# Task
Although the data below holds other lines too, output only those from the line with "export ABC_AREA = 1" up to and including the line with "export PLACE_DENSITY_LB_ADDON = 0.1", exactly as they appear.

[Source records]

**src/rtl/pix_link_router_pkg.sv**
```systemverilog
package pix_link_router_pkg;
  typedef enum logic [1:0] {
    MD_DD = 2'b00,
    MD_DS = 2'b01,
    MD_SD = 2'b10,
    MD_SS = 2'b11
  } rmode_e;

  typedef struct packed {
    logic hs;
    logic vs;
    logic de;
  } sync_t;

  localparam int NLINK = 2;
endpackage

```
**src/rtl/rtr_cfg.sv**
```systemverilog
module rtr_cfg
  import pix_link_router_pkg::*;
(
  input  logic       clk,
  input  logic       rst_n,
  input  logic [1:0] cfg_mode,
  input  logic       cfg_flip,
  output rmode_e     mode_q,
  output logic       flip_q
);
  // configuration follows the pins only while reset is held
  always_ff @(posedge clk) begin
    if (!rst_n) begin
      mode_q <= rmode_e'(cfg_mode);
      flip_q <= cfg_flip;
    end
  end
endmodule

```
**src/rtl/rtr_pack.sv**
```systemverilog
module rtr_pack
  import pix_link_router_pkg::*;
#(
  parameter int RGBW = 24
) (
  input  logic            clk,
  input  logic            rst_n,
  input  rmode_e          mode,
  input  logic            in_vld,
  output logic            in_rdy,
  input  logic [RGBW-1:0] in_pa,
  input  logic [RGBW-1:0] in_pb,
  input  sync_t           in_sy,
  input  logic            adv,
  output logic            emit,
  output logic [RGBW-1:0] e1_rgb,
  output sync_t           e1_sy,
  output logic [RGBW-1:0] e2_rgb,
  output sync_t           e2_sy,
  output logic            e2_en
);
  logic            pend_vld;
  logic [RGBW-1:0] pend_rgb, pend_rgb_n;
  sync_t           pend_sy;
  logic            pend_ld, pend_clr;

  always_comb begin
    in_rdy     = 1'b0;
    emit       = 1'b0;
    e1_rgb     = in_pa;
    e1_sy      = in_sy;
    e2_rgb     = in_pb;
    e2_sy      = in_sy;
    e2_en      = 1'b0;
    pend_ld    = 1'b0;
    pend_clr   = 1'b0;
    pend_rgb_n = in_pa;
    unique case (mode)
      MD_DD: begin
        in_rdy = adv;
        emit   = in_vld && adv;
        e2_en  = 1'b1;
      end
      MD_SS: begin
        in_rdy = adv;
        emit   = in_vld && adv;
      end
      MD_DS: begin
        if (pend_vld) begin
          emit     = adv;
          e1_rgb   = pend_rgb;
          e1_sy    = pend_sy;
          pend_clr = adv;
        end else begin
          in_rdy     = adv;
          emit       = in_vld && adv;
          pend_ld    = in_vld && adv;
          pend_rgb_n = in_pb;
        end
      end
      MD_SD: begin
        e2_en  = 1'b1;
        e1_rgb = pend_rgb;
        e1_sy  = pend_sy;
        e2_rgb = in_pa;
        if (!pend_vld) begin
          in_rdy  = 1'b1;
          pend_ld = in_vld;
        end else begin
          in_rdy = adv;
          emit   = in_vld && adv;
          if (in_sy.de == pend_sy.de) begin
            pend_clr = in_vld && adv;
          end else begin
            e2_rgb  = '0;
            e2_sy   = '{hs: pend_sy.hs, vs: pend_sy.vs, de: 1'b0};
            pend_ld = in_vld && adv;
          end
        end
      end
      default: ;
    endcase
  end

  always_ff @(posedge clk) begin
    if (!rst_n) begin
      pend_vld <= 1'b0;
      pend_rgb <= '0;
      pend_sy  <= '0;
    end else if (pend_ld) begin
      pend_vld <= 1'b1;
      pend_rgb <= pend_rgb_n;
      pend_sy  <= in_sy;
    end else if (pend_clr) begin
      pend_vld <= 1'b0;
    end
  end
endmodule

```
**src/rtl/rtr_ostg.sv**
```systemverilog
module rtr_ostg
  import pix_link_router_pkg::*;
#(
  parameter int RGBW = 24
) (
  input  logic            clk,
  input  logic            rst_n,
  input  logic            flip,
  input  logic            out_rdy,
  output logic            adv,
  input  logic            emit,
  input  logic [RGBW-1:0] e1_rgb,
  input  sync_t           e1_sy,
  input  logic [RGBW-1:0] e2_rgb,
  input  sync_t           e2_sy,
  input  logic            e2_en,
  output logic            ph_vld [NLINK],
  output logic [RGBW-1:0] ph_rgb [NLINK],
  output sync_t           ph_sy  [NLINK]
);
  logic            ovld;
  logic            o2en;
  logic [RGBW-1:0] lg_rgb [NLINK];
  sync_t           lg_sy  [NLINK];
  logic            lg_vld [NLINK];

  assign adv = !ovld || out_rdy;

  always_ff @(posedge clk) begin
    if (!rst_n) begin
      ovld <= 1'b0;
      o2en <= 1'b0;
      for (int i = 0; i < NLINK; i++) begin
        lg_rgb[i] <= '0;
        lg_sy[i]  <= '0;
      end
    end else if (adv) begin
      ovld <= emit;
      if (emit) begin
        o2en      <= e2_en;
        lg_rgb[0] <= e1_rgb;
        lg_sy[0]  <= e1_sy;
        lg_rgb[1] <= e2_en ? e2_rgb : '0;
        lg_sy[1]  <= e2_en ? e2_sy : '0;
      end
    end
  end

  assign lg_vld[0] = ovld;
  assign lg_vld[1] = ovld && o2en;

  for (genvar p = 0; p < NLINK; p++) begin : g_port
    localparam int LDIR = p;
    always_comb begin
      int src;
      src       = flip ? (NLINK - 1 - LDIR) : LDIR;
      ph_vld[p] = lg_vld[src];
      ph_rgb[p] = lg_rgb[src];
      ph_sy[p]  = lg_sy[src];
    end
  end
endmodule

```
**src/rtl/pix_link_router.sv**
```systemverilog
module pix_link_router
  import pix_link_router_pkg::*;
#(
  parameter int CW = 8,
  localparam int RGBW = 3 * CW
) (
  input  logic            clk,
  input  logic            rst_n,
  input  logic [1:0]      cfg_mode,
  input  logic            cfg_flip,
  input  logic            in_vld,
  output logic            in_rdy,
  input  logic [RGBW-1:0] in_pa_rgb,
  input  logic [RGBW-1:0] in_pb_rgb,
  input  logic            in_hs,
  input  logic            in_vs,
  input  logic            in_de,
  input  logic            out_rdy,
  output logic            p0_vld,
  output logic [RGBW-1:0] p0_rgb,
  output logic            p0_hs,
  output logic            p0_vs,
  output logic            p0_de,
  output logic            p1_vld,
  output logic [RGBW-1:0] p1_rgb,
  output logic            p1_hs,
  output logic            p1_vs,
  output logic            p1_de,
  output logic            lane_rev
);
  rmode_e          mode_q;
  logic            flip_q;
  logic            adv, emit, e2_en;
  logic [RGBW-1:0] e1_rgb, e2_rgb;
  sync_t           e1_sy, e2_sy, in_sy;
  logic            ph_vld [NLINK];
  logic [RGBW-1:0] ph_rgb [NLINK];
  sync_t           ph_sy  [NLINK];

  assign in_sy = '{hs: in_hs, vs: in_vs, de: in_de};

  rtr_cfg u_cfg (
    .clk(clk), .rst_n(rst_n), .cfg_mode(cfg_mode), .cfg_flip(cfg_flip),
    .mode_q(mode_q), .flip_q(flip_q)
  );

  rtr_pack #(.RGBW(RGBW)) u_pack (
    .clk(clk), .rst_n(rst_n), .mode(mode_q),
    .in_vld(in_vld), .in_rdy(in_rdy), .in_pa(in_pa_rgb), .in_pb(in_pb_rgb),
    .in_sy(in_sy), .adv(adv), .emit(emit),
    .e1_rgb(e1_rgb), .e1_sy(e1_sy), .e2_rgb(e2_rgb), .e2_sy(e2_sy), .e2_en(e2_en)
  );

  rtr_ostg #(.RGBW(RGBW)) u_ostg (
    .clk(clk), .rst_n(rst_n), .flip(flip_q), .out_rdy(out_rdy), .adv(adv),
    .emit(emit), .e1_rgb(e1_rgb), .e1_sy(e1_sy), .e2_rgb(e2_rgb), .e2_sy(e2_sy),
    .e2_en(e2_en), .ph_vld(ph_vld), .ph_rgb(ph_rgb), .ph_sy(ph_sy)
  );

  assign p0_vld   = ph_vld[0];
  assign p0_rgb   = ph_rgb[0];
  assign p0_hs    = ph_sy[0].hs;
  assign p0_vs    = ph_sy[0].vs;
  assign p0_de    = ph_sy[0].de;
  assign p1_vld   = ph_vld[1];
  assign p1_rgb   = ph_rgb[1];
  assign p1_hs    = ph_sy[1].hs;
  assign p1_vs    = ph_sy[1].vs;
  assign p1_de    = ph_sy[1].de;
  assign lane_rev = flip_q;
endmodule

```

==

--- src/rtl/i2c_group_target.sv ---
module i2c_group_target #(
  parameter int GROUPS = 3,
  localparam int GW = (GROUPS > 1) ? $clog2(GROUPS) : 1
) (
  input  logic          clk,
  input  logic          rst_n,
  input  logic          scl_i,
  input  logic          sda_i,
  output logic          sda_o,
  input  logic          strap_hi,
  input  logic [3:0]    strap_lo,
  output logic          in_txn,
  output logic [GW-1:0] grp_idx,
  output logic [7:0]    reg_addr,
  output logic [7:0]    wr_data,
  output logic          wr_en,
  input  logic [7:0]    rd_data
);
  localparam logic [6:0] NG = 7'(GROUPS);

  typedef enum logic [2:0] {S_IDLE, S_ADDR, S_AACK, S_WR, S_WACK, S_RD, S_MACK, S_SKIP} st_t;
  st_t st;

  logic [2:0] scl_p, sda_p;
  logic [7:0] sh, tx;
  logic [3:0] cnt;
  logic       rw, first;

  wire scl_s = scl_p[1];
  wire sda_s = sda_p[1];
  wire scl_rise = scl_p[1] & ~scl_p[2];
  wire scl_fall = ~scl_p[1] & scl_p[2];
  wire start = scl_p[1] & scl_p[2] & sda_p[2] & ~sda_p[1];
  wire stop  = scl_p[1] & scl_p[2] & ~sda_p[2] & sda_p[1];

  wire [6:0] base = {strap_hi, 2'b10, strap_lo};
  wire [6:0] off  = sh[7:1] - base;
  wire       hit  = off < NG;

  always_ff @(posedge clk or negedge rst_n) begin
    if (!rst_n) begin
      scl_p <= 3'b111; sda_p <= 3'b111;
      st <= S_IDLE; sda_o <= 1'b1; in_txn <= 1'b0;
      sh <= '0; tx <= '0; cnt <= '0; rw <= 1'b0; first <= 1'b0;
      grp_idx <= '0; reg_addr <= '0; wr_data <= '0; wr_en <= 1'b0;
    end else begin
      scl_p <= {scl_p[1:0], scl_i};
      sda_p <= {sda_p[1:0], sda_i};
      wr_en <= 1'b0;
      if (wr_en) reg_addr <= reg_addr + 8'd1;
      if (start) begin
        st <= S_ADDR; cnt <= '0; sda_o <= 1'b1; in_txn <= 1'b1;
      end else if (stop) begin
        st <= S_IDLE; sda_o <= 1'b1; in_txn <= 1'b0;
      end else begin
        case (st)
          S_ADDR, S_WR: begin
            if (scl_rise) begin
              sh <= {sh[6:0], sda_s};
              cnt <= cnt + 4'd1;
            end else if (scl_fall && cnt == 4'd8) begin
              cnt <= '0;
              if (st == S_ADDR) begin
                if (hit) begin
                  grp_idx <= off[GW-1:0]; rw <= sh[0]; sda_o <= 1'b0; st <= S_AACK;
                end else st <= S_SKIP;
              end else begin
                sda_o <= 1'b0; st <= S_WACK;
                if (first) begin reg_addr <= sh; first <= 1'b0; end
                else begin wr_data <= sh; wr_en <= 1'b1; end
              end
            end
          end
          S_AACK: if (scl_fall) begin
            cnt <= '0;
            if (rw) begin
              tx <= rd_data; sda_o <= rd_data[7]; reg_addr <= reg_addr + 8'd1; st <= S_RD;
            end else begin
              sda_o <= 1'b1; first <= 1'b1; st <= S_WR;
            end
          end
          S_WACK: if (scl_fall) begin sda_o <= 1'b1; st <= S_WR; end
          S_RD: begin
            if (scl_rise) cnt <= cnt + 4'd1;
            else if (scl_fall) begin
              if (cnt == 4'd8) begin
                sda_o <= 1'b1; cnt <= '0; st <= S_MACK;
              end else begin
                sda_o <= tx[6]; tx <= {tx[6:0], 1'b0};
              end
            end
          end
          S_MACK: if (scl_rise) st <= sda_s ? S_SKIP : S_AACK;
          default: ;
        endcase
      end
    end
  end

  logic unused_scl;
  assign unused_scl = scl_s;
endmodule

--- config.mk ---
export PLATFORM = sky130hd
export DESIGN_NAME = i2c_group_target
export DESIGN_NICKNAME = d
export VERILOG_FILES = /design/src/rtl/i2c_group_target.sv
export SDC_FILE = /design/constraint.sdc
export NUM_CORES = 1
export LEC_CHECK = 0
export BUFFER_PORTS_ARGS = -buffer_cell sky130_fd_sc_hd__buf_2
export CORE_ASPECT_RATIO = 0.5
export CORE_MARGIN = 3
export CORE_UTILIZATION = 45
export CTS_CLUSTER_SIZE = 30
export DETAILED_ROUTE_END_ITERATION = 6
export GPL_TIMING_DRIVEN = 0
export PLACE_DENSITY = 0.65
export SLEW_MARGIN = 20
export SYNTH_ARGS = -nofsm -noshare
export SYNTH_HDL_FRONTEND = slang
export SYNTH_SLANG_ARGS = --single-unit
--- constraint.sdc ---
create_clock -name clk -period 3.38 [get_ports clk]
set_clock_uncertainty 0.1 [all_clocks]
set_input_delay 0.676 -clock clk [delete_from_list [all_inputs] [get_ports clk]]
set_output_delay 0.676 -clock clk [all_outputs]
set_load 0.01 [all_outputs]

* * *

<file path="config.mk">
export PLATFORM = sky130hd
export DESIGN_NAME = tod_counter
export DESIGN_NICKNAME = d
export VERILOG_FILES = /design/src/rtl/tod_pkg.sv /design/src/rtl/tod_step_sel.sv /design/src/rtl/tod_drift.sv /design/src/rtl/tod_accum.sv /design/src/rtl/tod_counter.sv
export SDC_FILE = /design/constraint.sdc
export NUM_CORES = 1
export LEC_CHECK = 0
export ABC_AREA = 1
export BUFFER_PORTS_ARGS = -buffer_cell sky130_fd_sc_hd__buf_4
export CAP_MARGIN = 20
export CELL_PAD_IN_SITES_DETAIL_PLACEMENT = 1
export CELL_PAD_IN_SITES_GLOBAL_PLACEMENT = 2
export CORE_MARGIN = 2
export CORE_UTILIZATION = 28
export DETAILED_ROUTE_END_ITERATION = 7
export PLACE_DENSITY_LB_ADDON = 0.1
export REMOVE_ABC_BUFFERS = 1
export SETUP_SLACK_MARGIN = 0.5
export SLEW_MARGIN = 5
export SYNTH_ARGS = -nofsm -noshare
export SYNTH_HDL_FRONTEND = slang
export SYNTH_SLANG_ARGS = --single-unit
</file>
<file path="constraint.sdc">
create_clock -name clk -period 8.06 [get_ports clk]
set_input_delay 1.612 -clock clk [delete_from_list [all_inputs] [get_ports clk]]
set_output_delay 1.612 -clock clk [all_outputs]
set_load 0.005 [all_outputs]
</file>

# Exercise answer
export ABC_AREA = 1
export BUFFER_PORTS_ARGS = -buffer_cell sky130_fd_sc_hd__buf_4
export CAP_MARGIN = 20
export CELL_PAD_IN_SITES_DETAIL_PLACEMENT = 1
export CELL_PAD_IN_SITES_GLOBAL_PLACEMENT = 2
export CORE_MARGIN = 2
export CORE_UTILIZATION = 28
export DETAILED_ROUTE_END_ITERATION = 7
export PLACE_DENSITY_LB_ADDON = 0.1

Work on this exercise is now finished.